WHAT YOU SHOULD DO → Where in the data below does the word "begin" appear? Copy each line that holds it.

Collected data →
——

## src/typed_constant_intern_table_defines.svh

```systemverilog
// ----------------------------------------------------------------------------
// typed constant intern table assertion macros
// shared concurrent check forms used by the table rtl
// ----------------------------------------------------------------------------
`ifndef TYPED_CONSTANT_INTERN_TABLE_DEFINES_SVH
`define TYPED_CONSTANT_INTERN_TABLE_DEFINES_SVH

// same-cycle implication
`define TCIT_ASSERT_IMPL(label, clk, rstn, ante, cons, msg) \
    label: assert property (@(posedge clk) disable iff (!(rstn)) (ante) |-> (cons)) \
        else $error(msg);

// next-cycle implication
`define TCIT_ASSERT_NEXT(label, clk, rstn, ante, cons, msg) \
    label: assert property (@(posedge clk) disable iff (!(rstn)) (ante) |=> (cons)) \
        else $error(msg);

`endif

```

## src/tcit_ram.sv

```systemverilog
// ----------------------------------------------------------------------------
// tcit_ram
// generic single write port, single read port ram with registered read
// ----------------------------------------------------------------------------
`timescale 1ns / 1ps

module tcit_ram #(
    parameter int WIDTH = 8,
    parameter int DEPTH = 16
) (
    input  logic                                      aclk,
    input  logic                                      wr_en,
    input  logic [((DEPTH > 1) ? $clog2(DEPTH) : 1)-1:0] wr_addr,
    input  logic [WIDTH-1:0]                          wr_data,
    input  logic                                      rd_en,
    input  logic [((DEPTH > 1) ? $clog2(DEPTH) : 1)-1:0] rd_addr,
    output logic [WIDTH-1:0]                          rd_data
);

    logic [WIDTH-1:0] mem_reg [DEPTH];
    logic [WIDTH-1:0] rd_data_reg;

    always_ff @(posedge aclk) begin
        if (wr_en) begin
            mem_reg[wr_addr] <= wr_data;
        end
        if (rd_en) begin
            rd_data_reg <= mem_reg[rd_addr];
        end
    end

    assign rd_data = rd_data_reg;

endmodule

```

## config.mk

```make
export PLATFORM = sky130hd
export DESIGN_NAME = tcit_ram
export DESIGN_NICKNAME = d
export VERILOG_FILES = /design/src/typed_constant_intern_table_defines.svh /design/src/tcit_ram.sv
export SDC_FILE = /design/constraint.sdc
export NUM_CORES = 1
export LEC_CHECK = 0
export ABC_AREA = 1
export BUFFER_PORTS_ARGS = -buffer_cell sky130_fd_sc_hd__buf_2
export CAP_MARGIN = 20
export CORE_UTILIZATION = 40
export DETAILED_ROUTE_END_ITERATION = 8
export GPL_ROUTABILITY_DRIVEN = 0
export HOLD_SLACK_MARGIN = 0.12
export MAX_ROUTING_LAYER = met4
export REMOVE_ABC_BUFFERS = 1
export SYNTH_ARGS = -nofsm -noshare
export SYNTH_HDL_FRONTEND = slang
export SYNTH_SLANG_ARGS = --single-unit
```

## constraint.sdc

```tcl
create_clock -name aclk -period 1.4 [get_ports aclk]
set_clock_uncertainty 0.2 [all_clocks]
set_input_delay 0.28 -clock aclk [delete_from_list [all_inputs] [get_ports aclk]]
set_output_delay 0.28 -clock aclk [all_outputs]
set_load 0.1 [all_outputs]
```

# [Word level (Yosys, flattened, before mapping)]
# Memories as Yosys holds them, arrays and structs flattened. A register that Yosys moved wholly into a read port is not among the register bits.
# Index checks and enable logic that the tools add are counted.
# W data, S select, Z words.
[totals] register_bits=0 mem_bits_rw=128 out_inout_bits=8 wordCells=3 memories=1
[classes] n_mux=2
[mem_list] memory="mem_reg" depth=16 word_bits=8 rd=1 rd_clocked_by_memory_dff=1 write_ports=1 line_no="tcit_ram.sv:20" text="logic [WIDTH-1:0] mem_reg [DEPTH];"
[op_table] operator="$mux W1" n=2

# [Longest topological paths before layout]
# Gate-level depths: netlist of run 1.
[logic_depth] depth_word=2 ltp_mapped=8 mapped_depth_nobuf=7

# [Worst setup path after synthesis of run 1]
# No wires, ideal clock.
[synth_path] path_type="input-to-reg" startpoint="input port wr_addr[3] in the netlist's numbering" endpoint="memory mem_reg[4][0] (enable)" setup_time_ns=0.370 arrival_time_ns=0.861 required_ns=0.830 path_slack_ns=-0.031 stages=2 path_buffers=0 cell_sequence="nand3b_1 nor2_1"
[synth_lines] element="start: declaration" line_no="tcit_ram.sv:13" text="input logic [((DEPTH > 1) ? $clog2(DEPTH) : 1)-1:0] wr_addr,"
[synth_lines] element="end: declaration" line_no="tcit_ram.sv:20"
# Straight into the memory's write port.

# [Final worst setup path of run 1]
[layout_path] startpoint="register rd_data_reg[3] (netlist: rd_data[3]), read port of mem_reg" endpoint="output port rd_data[3]"
[layout_lines] element="start: declaration" line_no="tcit_ram.sv:21" text="logic [WIDTH-1:0] rd_data_reg;"
[layout_lines] element="end: declaration" line_no="tcit_ram.sv:17" text="output logic [WIDTH-1:0] rd_data"
# No word-level cell between the ends.

==> results.yml, run 1 <==
synth:
  syn_inst: 551
  ys_warn_count: 0
  netlist_area_um2: 5847
  synthTopCellsByArea: "edfxtp_1 70%, nand2_1 11%, nand3_1 8.3%"
  synth_compound_area_share_pct: 0
  synthSimpleGateAreaFrac_pct: 20.76
  syn_avg_cell_area_um2: 10.61
  ys_seq_area_share_pct: 69.85
  synth_seq_cells: 136
  synth_fa_ha_area_share_pct: 0
  synth_cell_types: 11
  synth_mux_area_share_pct: 0
  yosysTopAreaCell: "edfxtp_1"
  synth_top_family_by_area: "simple AND/OR/NAND/NOR gates"
  netlist.area_leader.share_pct: 69.85
  synth-xor-area-share_pct: 0
drt:
  drt_iter0_markers: 399
  num_vias: 3904
  routed_via_density: 4.868
  drt-total-wl_um: 12230
  drc: 0
  final_antenna_net_count: 0
  firstDrtPassIters: 5
  wl_per_cell_um: 15.24
floorplan:
  die_x_um: 122.9
  die_y_um: 122.9
  io_pins: 27
  core_region_area_um2: 14100
  dieArea_um2: 15100
  rows: 43
  initial_core_util_pct: 41.48
min_path:
  hold_class: "in2reg"
timing:
  period_share_pct: 112.6
  slew_headroom_pct: 75.35
  setup_viol: 8
  tightest_slew_ns: 0.3693
  hold_viol: 0
  fmax_mhz: 634.4
  rsz0062_at_grt: "true"
  whs_ns: 0.2172
  min_period_ns: 1.576
  final-max-slew-violation-count: 0
  fin_ws_ns: -0.1764
finish:
  finalNetCount: 628
  largest_reg_flops: 128
  fin_cells: 802
  drive_gt1_share_pct: 12.86
  diodes: 0
  area_growth_pct: 21.34
setup_path:
  endpoint_kind: "output pin"
  crit_buf_inv: 1
  slowest_delay_ns: 0.47
  crit_slowest_cell: "edfxtp_1"
  crit_type: "reg2out"
  path_delay_family: "flip-flops"
  cp.arrival_ns: 1.10
  crit_chain: "buf_12"
  crit_required_ns: 0.92
  start_kind: "register"
  critPathMaxFanout: 1
grt:
  overflow: 0
  grt_util_all_layers_pct: 18.85
  antenna_found_initial: 0
  grt_pass1_vias: 3821
  grt_pass1_wl_um: 19840
  grt_max_degree: 42
clocking:
  clk_pin_slew_ns: 0.05
  clock-root-buffer: "clkbuf_16"
  cts.sinks: 136
  cts_buffer_depth: 2
  cts_tree: "done"
  post_cts_buffers: 0
  clock_latency_ns: 0.41
  ctsHtreeMaxLevel: 4
  numCtsBuffers: 17
outcome:
  violations: "negative setup slack"
  status: "complete, but fails checks"
pwr:
  ir_drop_mv: 0.9373
  power.leakage_nw: 3.054
  power_density_nw_per_um2: 1366
placed_design:
  post-dp-hpwl_um: 7837
  dpl.cell_count: 760
  io_buffer_count: 26
job:
  cap_violations: 0
## per-layer routing
| metal | up-vias | GRT usage, % | routed length, um | share of wire [%] |
|---|---|---|---|---|
| met5 | - | - | 0 | 0 |
| met4 | 0 | 9.985 | 293 | 2.4 |
| met3 | 29 | 3.552 | 476 | 3.9 |
| met2 | 108 | 29.14 | 5998 | 49 |
| met1 | 1875 | 23.58 | 5457 | 45 |
| li1 | 1892 | - | - | - |
## worst paths after layout
kind / endpoint / depth (start not counted) / slack [ns] / from
setup reg to reg: rd_data[0]$_DFFE_PP_ / 6 / 0.09 / mem_reg[13][0]$_DFFE_PP_
setup / recovery: rd_data[3] / 1 / -0.18 / rd_data[3]$_DFFE_PP_
hold reg to reg: rd_data[5]$_DFFE_PP_ / 6 / 0.54 / mem_reg[12][5]$_DFFE_PP_
hold / removal: rd_data[5]$_DFFE_PP_ / 4 / 0.22 / rd_addr[3]
## cell type report
cell class                 count  area (um2)
clock inverter                13       135.1
fill                        1248        7002
inverter                     102       382.9
multi-input combinational    289        1219
sequential                   136        4084
tap                          180       225.2
timing repair buffer          63       615.6
clock buffer                  19       432.9
## stage by stage
step | total power [mW] | setup TNS [ns] | setup slack [ns] | instance area [um2] | util [%]
detailed placement | 5.465 | -5.938 | -0.2532 | 6421 | 45.55
floorplan | 5.082 | -3.523 | -0.2006 | 5680 | -
global route | 10.02 | -1.176 | -0.2117 | 7094 | 50.33
global placement | 5.453 | -5.062 | -0.2369 | 6421 | 45.55
finish | 9.692 | -0.9404 | -0.1764 | 7094 | 50.33
CTS | 9.762 | -1.112 | -0.1941 | 7089 | 50.29
## repair_timing
item                                    CTS  global route
hold buffers                             10             0
hold endpoints to repair                137             0
resized for setup                         0             1
endpoints found under the setup margin    8             9
## worst register-to-register path: cells and delay by family (launching register included)
| kind | cells | cell delay (ns) |
|---|---|---|
| AND/OR/NAND/NOR | 5 | 0.42 |
| buffers and inverters | 1 | 0.06 |
| flip-flops | 1 | 0.37 |
## power by group
group | total (mW) | switching, mW | internal (mW)
combinational | 0.772 | 0.509 | 0.263
sequential | 4.63 | 0.0376 | 4.59
clock | 4.29 | 1.55 | 2.75
total | 9.69 | 2.09 | 7.60
## layout by cell type, fill, tap and decap left out, drive strengths merged
cell / instances
nand3b: 2
nand2: 173
buf: 53
edfxtp: 136
clkinvlp: 1
nand3: 97
clkinv: 9
inv: 102
nor2: 17
dlygate4sd3: 10
bufinv: 3
clkbuf: 19
## cell usage after synthesis
master and number:
nand2_1 173, edfxtp_1 136, inv_1 100, nand3_1 97, nor2_1 17, buf_2 13
buf_6 6, buf_4 4, inv_2 2, nand3b_1 2, buf_1 1
## kinds of logic after synthesis
kind of cell,after synthesis
and+or+nand+nor,289
buffers and inverters,126
DFF,136
No activity file was read; power rests on OpenSTA's default activity.
==> inputs of run 2 (changes only) <==
--- a/config.mk
+++ b/config.mk
@@ -14,6 +14,7 @@
 export HOLD_SLACK_MARGIN = 0.12
 export MAX_ROUTING_LAYER = met4
 export REMOVE_ABC_BUFFERS = 1
+export SKIP_CTS_REPAIR_TIMING = 1
 export SYNTH_ARGS = -nofsm -noshare
 export SYNTH_HDL_FRONTEND = slang
 export SYNTH_SLANG_ARGS = --single-unit
==> results.yml, run 2 (synthesized netlist as in run 1, its figures left out) <==
placed_design:
  post-dp-hpwl_um: 7837
  io_buffer_count: 26
  dpl.cell_count: 760
  post-place-ws_ns: -0.2532
finish:
  drive_gt1_share_pct: 12.86
  area_growth_pct: 21.34
  fin_cells: 802
  layout_common_cells: "173 x nand2_1, 136 x edfxtp_1, 100 x inv_1"
  largest_reg_flops: 128
  final_common_cell: "nand2_1"
  diodes: 0
  postLayoutCoreUtil_pct: 50.33
  finalNetCount: 628
grt:
  overflow: 0
  grt_util_all_layers_pct: 18.71
  grtUsageMet1_pct: 23.39
  antenna_found_initial: 0
  grt_max_degree: 42
  use_met2_pct: 28.90
  grt_pass1_wl_um: 19650
  top_usage_layer: "met2"
  grt_pass1_vias: 3768
  use_met3_pct: 3.506
outcome:
  violations: "negative setup slack"
  status: "complete, but fails checks"
setup_path:
  crit_slowest_cell: "edfxtp_1"
  crit_buf_inv: 1
  crit_required_ns: 0.92
  r2r_slack_ns: 0.08
  crit_chain: "buf_12"
  critPathMaxFanout: 1
  cp.arrival_ns: 1.10
  endpoint_kind: "output pin"
  slowest_delay_ns: 0.47
  start_kind: "register"
  crit_type: "reg2out"
  path_delay_family: "flip-flops"
clocking:
  clk_pin_slew_ns: 0.05
  clock_latency_ns: 0.42
  ctsHtreeMaxLevel: 4
  numCtsBuffers: 17
  cts_tree: "done"
  clock-root-buffer: "clkbuf_16"
  cts_buffer_depth: 2
  cts.sinks: 136
drt:
  final_antenna_net_count: 0
  num_vias: 3900
  firstDrtPassIters: 5
  drt_iter0_markers: 389
  wl_per_cell_um: 15.25
  drc: 0
  routed_via_density: 4.863
  drt-total-wl_um: 12230
floorplan:
  rows: 43
  core_region_area_um2: 14100
  io_pins: 27
  dieArea_um2: 15100
  initial_core_util_pct: 41.48
  die_x_um: 122.9
  die_y_um: 122.9
timing:
  fin_ws_ns: -0.1779
  tightest_slew_ns: 0.3659
  hold_viol: 0
  period_share_pct: 112.7
  min_period_ns: 1.578
  final-max-slew-violation-count: 0
  fmax_mhz: 633.7
  slew_headroom_pct: 75.58
  rsz0062_at_grt: "true"
  setup_viol: 8
pwr:
  ir_drop_mv: 0.9355
  power_density_nw_per_um2: 1366
  power.leakage_nw: 3.054
min_path:
  hold_class: "in2reg"
job:
  cap_violations: 0
==> run 2: cell counts in the layout (fill, tap and decap cells not counted) <==
No cell type changed its count.
==> run 2: layout make-up <==
class | instances | area [um2]
sequential | 136 | 4084
clock buffer | 19 | 432.9
timing repair buffer | 63 | 615.6
multi-input combinational | 289 | 1219
tap | 180 | 225.2
fill | 1248 | 7002
inverter | 102 | 382.9
clock inverter | 13 | 135.1
==> run 2: path summary, 6_finish.rpt <==
path                            startpoint                    to  cells after the start
hold reg to reg   mem_reg[12][5]$_DFFE_PP_  rd_data[5]$_DFFE_PP_                      6
setup reg to reg  mem_reg[13][0]$_DFFE_PP_  rd_data[0]$_DFFE_PP_                      6
setup / recovery      rd_data[3]$_DFFE_PP_            rd_data[3]                      1
hold / removal                  rd_addr[3]  rd_data[5]$_DFFE_PP_                      4
==> run 2: power breakdown <==
group / switching, mW / internal, mW
Sequential: 0.0377 / 4.59
Clock: 1.55 / 2.75
Combinational: 0.509 / 0.263
==> run 2: per-layer routing <==
layer	up-vias	share of wire [%]
met3	23	4.7
met1	1867	44
met2	116	49
li1	1894	-
met5	-	0
met4	0	2.1
==> run 2: stage by stage <==
step | hold slack [ns] | power [mW] | setup TNS, ns | area, um2
after global routing | 0.2270 | 10.02 | -1.176 | 7094
after CTS | 0.04219 | 9.741 | -1.112 | 6989
after global placement | 0.4510 | 5.453 | -5.062 | 6421
after floorplan | 0.1789 | 5.082 | -3.523 | 5680
after detailed placement | 0.4730 | 5.465 | -5.938 | 6421
final | 0.2129 | 9.692 | -0.9431 | 7094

——

EXERCISE OUTPUT →
    always_ff @(posedge aclk) begin
        if (wr_en) begin
        if (rd_en) begin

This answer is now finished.